While delayed free access is not true open access, the 200,000 articles added to the Highwire Free program - an equivalent of a 72% annual increase - does represent a dramatic increase in free access.

DOAJ includes 170 more titles now than on Dec. 31, 2006, an equivalent annual growth rate of 34%. This percentage is likely an understatement, as DOAJ has been undertaking a weeding project to remove titles no longer meeting DOAJ criteria.

Data

Early figures are from my preprint, The Dramatic Growth of Open Access: Implications and Opportunities for Resource Sharing, Journal of Interlibrary Loan, Document Delivery & Electronic Reserve, 16, 3 (2006), and my Dec. 31, 2005 Update and 2006 Predictions.

Directory of Open Access Journals:
March 31, 2006: 2,158 journals (78 titles added in the last 30 days)
Dec. 31, 2005: 1,988 titles
February 2005 - over 1,400 titles
March 31, 2006: 594 journals searchable at article level -- 92,751 articles in DOAJ total
Dec. 31, 2004: 492 journals searchable at article level - 83,235
This is an 8.5% increase, or the equivalent of a 34% annual increase. Please note that this figure may underestimate the growth of OA journals, due to recent weeding by DOAJ of titles no longer meeting the criteria.
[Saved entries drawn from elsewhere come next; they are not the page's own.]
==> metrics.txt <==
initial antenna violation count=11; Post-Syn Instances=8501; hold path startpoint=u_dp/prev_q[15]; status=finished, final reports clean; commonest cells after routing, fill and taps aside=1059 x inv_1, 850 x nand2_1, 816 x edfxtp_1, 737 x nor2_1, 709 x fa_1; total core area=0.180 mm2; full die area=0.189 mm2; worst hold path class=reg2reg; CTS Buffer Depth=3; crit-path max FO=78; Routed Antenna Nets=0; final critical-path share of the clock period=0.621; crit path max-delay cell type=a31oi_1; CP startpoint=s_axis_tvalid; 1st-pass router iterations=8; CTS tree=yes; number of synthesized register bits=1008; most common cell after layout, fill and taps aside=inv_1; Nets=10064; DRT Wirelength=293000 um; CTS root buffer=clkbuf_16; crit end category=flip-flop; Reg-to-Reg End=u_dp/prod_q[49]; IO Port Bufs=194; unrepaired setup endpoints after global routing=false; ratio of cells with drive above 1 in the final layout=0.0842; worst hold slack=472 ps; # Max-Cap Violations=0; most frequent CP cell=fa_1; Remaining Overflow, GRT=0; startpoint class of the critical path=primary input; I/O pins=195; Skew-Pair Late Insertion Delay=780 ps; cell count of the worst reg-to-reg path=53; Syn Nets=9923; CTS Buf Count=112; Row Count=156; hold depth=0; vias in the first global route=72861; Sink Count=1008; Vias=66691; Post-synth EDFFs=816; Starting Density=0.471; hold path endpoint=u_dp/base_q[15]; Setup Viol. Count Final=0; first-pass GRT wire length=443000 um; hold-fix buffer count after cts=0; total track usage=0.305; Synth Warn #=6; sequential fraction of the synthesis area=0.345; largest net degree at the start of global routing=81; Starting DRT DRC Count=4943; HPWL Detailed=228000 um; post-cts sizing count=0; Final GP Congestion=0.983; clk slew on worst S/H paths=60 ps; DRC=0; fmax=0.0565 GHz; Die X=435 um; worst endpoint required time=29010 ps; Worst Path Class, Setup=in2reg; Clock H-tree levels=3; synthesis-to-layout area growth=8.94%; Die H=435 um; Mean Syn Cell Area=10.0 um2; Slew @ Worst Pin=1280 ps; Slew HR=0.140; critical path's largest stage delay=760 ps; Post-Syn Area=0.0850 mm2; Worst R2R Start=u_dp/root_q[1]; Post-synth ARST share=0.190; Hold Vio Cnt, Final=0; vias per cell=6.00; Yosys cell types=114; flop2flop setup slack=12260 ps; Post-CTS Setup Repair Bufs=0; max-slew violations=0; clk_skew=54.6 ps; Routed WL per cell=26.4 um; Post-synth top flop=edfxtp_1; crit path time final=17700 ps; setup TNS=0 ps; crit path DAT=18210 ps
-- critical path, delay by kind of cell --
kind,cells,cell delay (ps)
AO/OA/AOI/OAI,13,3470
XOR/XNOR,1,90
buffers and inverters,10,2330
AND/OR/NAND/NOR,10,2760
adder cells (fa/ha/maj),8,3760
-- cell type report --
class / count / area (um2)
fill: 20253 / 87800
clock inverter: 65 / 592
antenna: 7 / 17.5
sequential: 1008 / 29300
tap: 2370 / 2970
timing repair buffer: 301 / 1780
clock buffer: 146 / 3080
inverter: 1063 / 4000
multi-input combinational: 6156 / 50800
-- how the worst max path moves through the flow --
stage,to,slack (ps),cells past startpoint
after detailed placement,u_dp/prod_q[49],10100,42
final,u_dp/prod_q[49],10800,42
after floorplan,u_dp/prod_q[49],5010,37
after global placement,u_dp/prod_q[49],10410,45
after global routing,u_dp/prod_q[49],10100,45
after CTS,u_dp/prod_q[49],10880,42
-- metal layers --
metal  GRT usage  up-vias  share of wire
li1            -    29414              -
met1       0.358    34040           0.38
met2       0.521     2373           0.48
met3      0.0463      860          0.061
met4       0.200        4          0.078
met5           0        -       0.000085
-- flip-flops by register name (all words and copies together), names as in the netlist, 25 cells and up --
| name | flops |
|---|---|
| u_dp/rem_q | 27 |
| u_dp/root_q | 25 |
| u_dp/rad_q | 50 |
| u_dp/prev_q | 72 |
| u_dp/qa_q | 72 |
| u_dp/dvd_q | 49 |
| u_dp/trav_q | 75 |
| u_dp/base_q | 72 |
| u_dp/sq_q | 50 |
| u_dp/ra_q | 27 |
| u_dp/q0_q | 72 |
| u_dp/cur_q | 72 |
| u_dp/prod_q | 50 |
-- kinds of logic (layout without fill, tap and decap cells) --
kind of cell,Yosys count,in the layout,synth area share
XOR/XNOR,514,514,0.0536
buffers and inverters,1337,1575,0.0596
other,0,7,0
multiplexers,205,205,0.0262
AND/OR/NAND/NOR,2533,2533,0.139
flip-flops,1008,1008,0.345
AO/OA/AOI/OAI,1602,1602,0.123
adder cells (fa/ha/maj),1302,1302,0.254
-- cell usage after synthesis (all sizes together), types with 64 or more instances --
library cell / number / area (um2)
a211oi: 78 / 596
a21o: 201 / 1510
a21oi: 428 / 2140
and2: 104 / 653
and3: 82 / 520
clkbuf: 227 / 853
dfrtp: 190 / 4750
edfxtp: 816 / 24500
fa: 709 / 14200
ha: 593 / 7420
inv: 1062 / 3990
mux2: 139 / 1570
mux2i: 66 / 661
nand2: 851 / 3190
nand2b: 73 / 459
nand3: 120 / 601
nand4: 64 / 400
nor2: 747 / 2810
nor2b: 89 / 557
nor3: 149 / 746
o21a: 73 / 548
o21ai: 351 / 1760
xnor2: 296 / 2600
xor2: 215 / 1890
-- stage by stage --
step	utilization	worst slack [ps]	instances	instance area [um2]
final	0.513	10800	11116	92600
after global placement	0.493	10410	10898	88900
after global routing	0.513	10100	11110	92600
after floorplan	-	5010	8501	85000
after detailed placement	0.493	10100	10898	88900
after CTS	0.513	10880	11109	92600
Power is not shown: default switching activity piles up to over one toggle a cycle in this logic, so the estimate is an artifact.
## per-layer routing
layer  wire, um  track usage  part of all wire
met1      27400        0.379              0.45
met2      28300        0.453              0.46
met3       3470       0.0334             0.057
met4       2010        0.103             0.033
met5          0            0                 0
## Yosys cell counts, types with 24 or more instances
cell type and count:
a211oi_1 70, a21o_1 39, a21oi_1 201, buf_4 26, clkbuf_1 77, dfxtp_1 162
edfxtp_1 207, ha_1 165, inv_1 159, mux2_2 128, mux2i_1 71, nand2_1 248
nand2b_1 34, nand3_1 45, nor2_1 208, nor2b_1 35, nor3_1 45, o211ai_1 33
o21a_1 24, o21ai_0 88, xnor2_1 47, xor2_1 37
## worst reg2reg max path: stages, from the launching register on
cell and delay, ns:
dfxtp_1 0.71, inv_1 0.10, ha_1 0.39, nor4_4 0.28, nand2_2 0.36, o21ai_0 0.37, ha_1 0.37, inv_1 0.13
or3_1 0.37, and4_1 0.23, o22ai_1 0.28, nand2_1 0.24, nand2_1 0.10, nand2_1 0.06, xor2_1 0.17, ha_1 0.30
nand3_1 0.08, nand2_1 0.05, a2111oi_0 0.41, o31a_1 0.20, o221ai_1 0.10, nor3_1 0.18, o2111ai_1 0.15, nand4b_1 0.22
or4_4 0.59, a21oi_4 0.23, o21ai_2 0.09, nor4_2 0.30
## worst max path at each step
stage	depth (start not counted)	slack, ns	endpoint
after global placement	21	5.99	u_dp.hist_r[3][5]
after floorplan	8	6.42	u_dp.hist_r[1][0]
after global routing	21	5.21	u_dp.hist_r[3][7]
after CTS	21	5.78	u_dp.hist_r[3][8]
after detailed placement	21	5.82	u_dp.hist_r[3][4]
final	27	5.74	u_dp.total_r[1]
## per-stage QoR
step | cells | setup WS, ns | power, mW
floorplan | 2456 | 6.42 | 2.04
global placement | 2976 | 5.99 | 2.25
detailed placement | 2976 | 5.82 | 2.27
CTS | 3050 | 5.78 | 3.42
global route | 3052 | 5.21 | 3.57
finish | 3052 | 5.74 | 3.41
$ cat config.mk
export PLATFORM = sky130hd
export DESIGN_NAME = deque_with_indexed_removal
export DESIGN_NICKNAME = d
export VERILOG_FILES = /design/src/rtl/deq_pkg.sv /design/src/rtl/deque_with_indexed_removal.sv /design/src/rtl/deq_ram.sv
export SDC_FILE = /design/constraint.sdc
export NUM_CORES = 1
export LEC_CHECK = 0
export BUFFER_PORTS_ARGS = -buffer_cell sky130_fd_sc_hd__buf_4
export CORE_MARGIN = 5
export CORE_UTILIZATION = 46
export DETAILED_ROUTE_END_ITERATION = 10
export PLACE_DENSITY_LB_ADDON = 0.05
export SLEW_MARGIN = 20
export SYNTH_ARGS = -nofsm -noshare
export SYNTH_HDL_FRONTEND = slang
export SYNTH_SLANG_ARGS = --single-unit
export TNS_END_PERCENT = 1
$ cat constraint.sdc
create_clock -name i_clk -period 9.47 [get_ports i_clk]
set_input_delay 1.4205 -clock i_clk [delete_from_list [all_inputs] [get_ports i_clk]]
set_output_delay 1.4205 -clock i_clk [all_outputs]
set_load 0.01 [all_outputs]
Note that the DOAJ list does not represent all open access journals, only the ones that have met DOAJ standards, and have gone through the DOAJ vetting process. Jan Szczepanski's list is much longer: over 4,705 titles total as of early December 2005.

OAIster
March 22, 2006: 7,040,586 records from 610 institutions
Dec. 22, 2005: 6,255,599 records from 578 institutions
February 2005: over 5 million records, 405 institutions
This is a 12.5% increase in records in a quarter, or the equivalent of a 50% annual increase. This doubles the rate of increase noted Dec. 31 (25% increase in records in less than a year). The number of institutions has increased by 5.5%, or the equivalent of 22% annually, half of the increase reported in 2005. The latter may be an anomaly; that is, it is possible that this number could be artificially low, assuming that academic libraries would tend to wait until after the semester to implement a new repository.
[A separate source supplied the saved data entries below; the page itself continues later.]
<file path="src/sv/skht_pkg.sv">
// Shared types, codes and constants of the string-key hash table.
// Used by skht_front, skht_queue, skht_back and the top level.
`default_nettype none

package skht_pkg;

  localparam int unsigned TABLE_SLOTS_DEF = 101;
  localparam int unsigned MAX_PROBES_DEF  = 20;
  localparam int unsigned KEY_CHARS_DEF   = 15;

  localparam int unsigned HASH_MULT = 19;
  localparam int unsigned PROBE_LIN = 23;

  localparam int unsigned SLOT_W         = 7;
  localparam int unsigned OCC_W          = 7;
  localparam int unsigned KEY_LOW_W      = 64;
  localparam int unsigned KEY_HIGH_W     = 56;
  localparam int unsigned KEY_BITS_MAX   = KEY_LOW_W + KEY_HIGH_W;
  localparam int unsigned SLOT_IDX_MAX_W = 10;  // enough for the largest table
  localparam int unsigned CPOS_W         = 4;
  localparam int unsigned WSUM_W         = 15;
  localparam int unsigned PROD_W         = 20;
  localparam int unsigned QUEUE_DEPTH    = 2;

  typedef enum logic [1:0] {
    MODE_ADD   = 2'd0,
    MODE_DEL   = 2'd1,
    MODE_CLEAR = 2'd2,
    MODE_READ  = 2'd3
  } mode_e;

  typedef enum logic [2:0] {
    ST_INSERTED  = 3'd0,
    ST_PRESENT   = 3'd1,
    ST_NO_FREE   = 3'd2,
    ST_DELETED   = 3'd3,
    ST_NOT_FOUND = 3'd4,
    ST_CLEARED   = 3'd5,
    ST_READ      = 3'd6
  } status_e;

  typedef struct packed {
    logic [1:0]        mode;
    logic [7:0]        char_code;
    logic              last_char;
    logic [SLOT_W-1:0] slot_index;
  } req_t;

  typedef struct packed {
    logic [2:0]            status;
    logic [SLOT_W-1:0]     slot;
    logic [OCC_W-1:0]      occupied_count;
    logic [KEY_LOW_W-1:0]  key_low;
    logic [KEY_HIGH_W-1:0] key_high;
    logic                  key_valid;
  } res_t;

  // Request passed from the front to the back.
  typedef struct packed {
    mode_e                     op;
    logic [KEY_BITS_MAX-1:0]   key;
    logic [SLOT_IDX_MAX_W-1:0] home;
    logic [SLOT_W-1:0]         idx;
    logic                      empty;
  } cmd_t;

endpackage

`default_nettype wire

</file>
<file path="src/sv/skht_queue.sv">
// Short request queue between the front and the back.
// Depends on skht_pkg.
`default_nettype none

module skht_queue (
  input  logic           clk_i,
  input  logic           rst_ni,
  input  logic           push_i,
  input  skht_pkg::cmd_t push_data_i,
  output logic           full_o,
  input  logic           pop_i,
  output logic           empty_o,
  output skht_pkg::cmd_t pop_data_o
);
  import skht_pkg::*;

  localparam int unsigned PTR_W = (QUEUE_DEPTH > 1) ? $clog2(QUEUE_DEPTH) : 1;
  localparam int unsigned CNT_W = $clog2(QUEUE_DEPTH + 1);

  cmd_t             ent_q [QUEUE_DEPTH];
  logic [PTR_W-1:0] wr_q;
  logic [PTR_W-1:0] rd_q;
  logic [CNT_W-1:0] cnt_q;
  logic             do_push;
  logic             do_pop;

  assign full_o     = (cnt_q == CNT_W'(QUEUE_DEPTH));
  assign empty_o    = (cnt_q == '0);
  assign pop_data_o = ent_q[rd_q];
  assign do_push    = push_i && !full_o;
  assign do_pop     = pop_i && !empty_o;

  always_ff @(posedge clk_i) begin
    if (do_push) begin
      ent_q[wr_q] <= push_data_i;
    end
  end

  always_ff @(posedge clk_i or negedge rst_ni) begin
    if (!rst_ni) begin
      wr_q  <= '0;
      rd_q  <= '0;
      cnt_q <= '0;
    end else begin
      if (do_push) begin
        wr_q <= (wr_q == PTR_W'(QUEUE_DEPTH - 1)) ? '0 : wr_q + PTR_W'(1);
      end
      if (do_pop) begin
        rd_q <= (rd_q == PTR_W'(QUEUE_DEPTH - 1)) ? '0 : rd_q + PTR_W'(1);
      end
      if (do_push && !do_pop) begin
        cnt_q <= cnt_q + CNT_W'(1);
      end else if (do_pop && !do_push) begin
        cnt_q <= cnt_q - CNT_W'(1);
      end
    end
  end

endmodule

`default_nettype wire

</file>
<file path="config.mk">
export PLATFORM = sky130hd
export DESIGN_NAME = skht_queue
export DESIGN_NICKNAME = d
export VERILOG_FILES = /design/src/sv/skht_pkg.sv /design/src/sv/skht_queue.sv
export SDC_FILE = /design/constraint.sdc
export NUM_CORES = 1
export LEC_CHECK = 0
export CAP_MARGIN = 10
export CORE_UTILIZATION = 30
export DETAILED_ROUTE_END_ITERATION = 16
export DONT_BUFFER_PORTS = 1
export GPL_TIMING_DRIVEN = 0
export HOLD_SLACK_MARGIN = 0.03
export PLACE_DENSITY_LB_ADDON = 0.15
export SETUP_SLACK_MARGIN = 0.4
export SYNTH_ARGS = -nofsm -noshare
export SYNTH_HDL_FRONTEND = slang
export SYNTH_SLANG_ARGS = --single-unit
</file>
<file path="constraint.sdc">
create_clock -name clk_i -period 12.8 [get_ports clk_i]
set_input_delay 2.56 -clock clk_i [delete_from_list [all_inputs] [get_ports clk_i]]
set_output_delay 2.56 -clock clk_i [all_outputs]
set_load 0.005 [all_outputs]
</file>
; After elaboration in Yosys (flattened, before gate mapping)
; Memory sizes are Yosys's and may differ from the RTL's.
; Cells that the tools add are included.
[classes]
n_eq_ne = 1
n_addsub = 4
n_mux = 6
reduce_logical = 10
[ops]
columns = cell, n
row1 = logical AND 1 bit, 4
row2 = logical NOT 1 bit, 4
row3 = 2-to-1 mux 1 bit, 4
row4 = 2-to-1 mux 2 bit, 2
row5 = "adder 1 bit, second input constant", 2
row6 = "adder 2 x 1 -> 2 bit, second input constant", 1
row7 = "== test 2 bit, second input constant", 1
row8 = logical NOT 2 bit, 1
row9 = nonzero test 2 bit, 1
row10 = "subtractor 2 x 1 -> 2 bit, second input constant", 1
[totals]
ff_bits = 4
mem_bits_rw = 280
n_memories = 1
output_inout_bits = 142
word_cells = 25
in_bits = 144
[memory_table]
columns = name, depth, word_bits, read_ports, rd_clocked_by_memory_dff, write_ports, line
row1 = ent_q, 2, 140, 1, 0, 1, skht_queue.sv:20  ; cmd_t ent_q [QUEUE_DEPTH];

; Logic depth before layout (Yosys ltp)
[logic_depth]
depth_word = 7
mapped_depth = 7
mapped_depth_nobuf = 7

; Worst setup path after synthesis
; Ideal clock, no wire load.
[synth_path]
kind = input -> register
start = in push_i
end = mem ent_q[0][0] (netlist name) (enable)
cell_stages = 2
n_path_buf = 0
setup_ps = 641
arrival_time_ps = 8463
required_ps = 12159
setup_slack_ps = 3696
cell_sequence = nand2_1 -> nor2_1
[synth_via]
elab_chain_cells = 3
[synth_lines]
columns = item, line
row1 = "start, declared", skht_queue.sv:8  ; input logic push_i,
row2 = logical AND 1 bit, skht_queue.sv:30  ; assign do_push = push_i && !full_o;
row3 = 2-to-1 mux 1 bit, skht_queue.sv:34  ; if (do_push) begin
row4 = 2-to-1 mux 1 bit (implied by the code), skht_queue.sv:35  ; ent_q[wr_q] <= push_data_i;
row5 = "end, declared", skht_queue.sv:20
; No other way between the ends.

==> impl_metrics.ini <==
[run_status]
status = finished clean

[layout]
syn_to_final_growth_pct = 15.97
nFillCells = 3185
nets = 639
drive_gt1_share_pct = 40.54
diodes = 0
layout.cells.non_filler = 973

[power_and_ir_drop]
peakVddDrop_uv = 126.1
leakage_uw = 0.004267
power_density_mw_per_mm2 = 236.3

[clock_tree]
ctsHtreeMaxLevel = 1
cts_root_buf = clkbuf_16
cts_hold_buf = 0
ctsResizeCount = 0
clk_pin_slew_worst_paths_ns = 0.06
insertion_delay_ns = 0.56
cts.sinks = 284
postCtsSetupBuffers = 0
numCtsBuffers = 30
cts_buffer_depth = 3
cts_tree = built

[grt]
grtUsageMet2_pct = 17.57
use_met3_pct = 7.122
antenna_found_initial = 0
use_met1_pct = 10.13
grt_pass1_vias = 4554
busiest_layer = met2
grt_pass1_wl_um = 28190
grt-ovfl-total = 0
grt_max_degree = 56
grt_usage_pct = 10.48

[floorplan]
num_rows = 68
io_pins = 286
die_w_um = 190.6
die_h_um = 190.6
die_area_mm2 = 0.03633
start_util_pct = 30.67
core_mm2 = 0.03480

[synthesis]
ys.flop_type = edfxtp_1
syn_area_per_cell_um2 = 23.45
synth_commonest_cells = edfxtp_1, mux2_4, mux2_2
yosys-top-cells-area = edfxtp_1, mux2_4, mux2_2, buf_6, dfrtp_1
yosysMostFrequentCell = edfxtp_1
synth_top_area_share_pct = 78.79
synth_top_area_cell = edfxtp_1
ys_warn_count = 0
syn-instance-count = 455
synth-seq-cells = 284
synth_area_mm2 = 0.01067
ys_seq_area_share_pct = 79.73
synth-edff-count = 280
synth.distinct_cells = 16
syn_nets = 600
async_flop_share_pct = 1.408

[detailed_routing]
drc = 0
initialDrtViolationCount = 131
vias = 4245
wl_per_cell_um = 20.64
vias_per_cell = 4.363
routed_wl_um = 20080
ant_nets = 0
dr.pass1.iters = 4

[timing]
min_period_ns = 4.345
period_share_pct = 33.95
finalHoldViolCount = 0
setup_viol = 0
finClkSkew_ns = 0.01283
slew_violations = 0
fin_setup_tns_ns = 0
slew_headroom_pct = 55.86
worstMarginPinSlew_ns = 0.6621
timing.fmax_ghz = 0.2302
rsz0062_at_grt = no

[place]
place_inst = 917
port_buffers = 0
gp_congestion = 0.7020
dpl.hpwl_um = 13990

[worst_setup_path]
cp.arrival_ns = 1.78
start_kind = register
cp_common_cell = buf_6
crit_path_end_kind = output port
max_stage_delay_ns = 0.34
crit_path_max_fanout = 10
cpLargestDelayFamily = buffers and inverters
required_ns = 10.24
cp_cell_sequence = buf_6, buf_8, buf_6, mux2_4
worstSetupPathType = register to output port
critPathSlowestCell = dfrtp_1
crit_buf_inv = 3

[min_path]
hold_class = register to register

[run]
maxCapViolCount = 0
-- through the flow --
step | util [%] | setup slack [ns] | power, µW | hold WS (ns) | cell area [µm²]
global route | 35.56 | 8.354 | 3063 | 0.5386 | 12380
floorplan | - | 3.696 | 1956 | 0.4608 | 10670
CTS | 35.56 | 8.376 | 2986 | 0.5315 | 12380
global placement | 32.30 | 0.3650 | 2154 | 0.4803 | 11240
finish | 35.56 | 8.455 | 2924 | 0.5333 | 12380
detailed placement | 32.78 | 8.830 | 2141 | 0.5192 | 11410
-- logic make-up after synthesis --
group	share of synthesized area, %
buf+inv	1.501
flops	79.73
mux	17.94
compound gates	0.04685
xor+xnor	0.4104
simple gates	0.2580
fa+ha+maj	0.1172
-- path summary, 6_finish.rpt --
path | cells past startpoint | start | slack [ns] | endpoint
worst max-delay path | 4 | rd_q | 8.46 | pop_data_o[43]
worst min-delay path | 1 | cnt_q[1] | 0.53 | cnt_q[1]
worst max register to register | 5 | cnt_q[0] | 10.77 | ent_q[0][89]
worst min register to register | 1 | cnt_q[1] | 0.53 | cnt_q[1]
max in group asynchronous | 0 | rst_ni | 11.05 | rd_q
min in group asynchronous | 0 | rst_ni | 1.69 | cnt_q[1]
-- worst register-to-register path: cells and delay by family, from the launching register on --
kind / cells / cell delay (ns)
and+or+nand+nor: 3 / 0.77
buffers and inverters: 2 / 0.50
DFF: 1 / 0.43
-- sequential cells by signal, summed over array words and instances (netlist names) --
| signal | flops |
|---|---|
| wr_q | 1 |
| cnt_q | 2 |
| rd_q | 1 |
| ent_q | 280 |
-- cell type report --
| cell class | instances | area, µm² | area share, % |
|---|---|---|---|
| Buffer | 16 | 152.6 | 1.233 |
| Clock buffer | 35 | 790.8 | 6.390 |
| Clock inverter | 21 | 176.4 | 1.426 |
| Inverter | 2 | 7.507 | 0.06066 |
| Multi-Input combinational cell | 153 | 2016 | 16.29 |
| Sequential cell | 284 | 8508 | 68.75 |
| Tap cell | 455 | 569.3 | 4.600 |
| Timing Repair Buffer | 7 | 155.1 | 1.254 |
-- metal layers --
| layer | vias up | wire length [µm] | share of wire, % |
|---|---|---|---|
| met1 | 2106 | 6688 | 33 |
| met3 | 38 | 3187 | 16 |
| met4 | 0 | 595 | 3.0 |
| met2 | 218 | 9612 | 48 |
| met5 | - | 0 | 0 |
| li1 | 1883 | - | - |
-- power breakdown --
| group | switching (µW) | internal [µW] | total [µW] |
|---|---|---|---|
| clock network | 335 | 498 | 833 |
| logic | 401 | 374 | 775 |
| registers | 46.9 | 1270 | 1320 |
-- cell usage in the layout, fill, tap and decap left out, types with 4 or more instances in the layout --
master / instances
buf_6: 10
buf_12: 5
dfrtp_1: 4
clkbuf_16: 31
clkinv_1: 7
edfxtp_1: 280
buf_2: 5
clkinv_2: 9
mux2_4: 90
clkbuf_1: 4
mux2_2: 50
Power figures use the tool's default switching activity.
Highwire Press Free Online Fulltext Articles
March 31, 2006: 1,335,546 free articles
Dec. 31, 2005: 1,131,135 free articles
early January 2005: over 800,000 free articles
This is an 18% increase in this quarter, or the equivalent of 72% annually.

arXiv
March 31, 2006: 362,334 e-prints
Dec. 31, 2005: Open access to 350,745 e-prints in Physics, Mathematics, Computer Science and Quantitative Biology.
This is a 3% increase in this quarter, or the equivalent of 12% annually.

RePEC: Research Papers in Economics
March 31, 2006: over 367,000 items of interest, over 266,000 of which are available online
Dec. 31, 2005: over 350,000 items of interest, over 250,000 of which are available online.
February 2005: over 200,000 freely available items.
The rate of increase of items available online is 6.4%, or the equivalent of 25% annually, the same growth rate as last year. Recently, the American Economics Association began adding records directly from RePEC into EconLIT, as reported by Thomas Krichel - see Thomas Krichel: a man with vision - and drive!. This provides added incentive for authors to add their works to RePEC.

E-LIS
March 31, 2006: 3,539 documents
Dec. 31, 2005: 3,095 documents
This is a 14% increase, or the equivalent of 56% annually.

Open Access Publishers
The number of open access publishers and their journals is not being reported this time. There are too many, and I don't want to leave anyone out!

Canadian Association of Research Libraries : Metadata Harvester
March 31, 2006: 22,566 records from 12 archives
Dec. 31, 2005: 21,922 records from 11 archives.
This is a 2.9% increase, or the equivalent of 11.6% annually.

This post reflects my personal opinion only and does not represent the opinions or policy of the BC Electronic Library Network or the Simon Fraser University Library.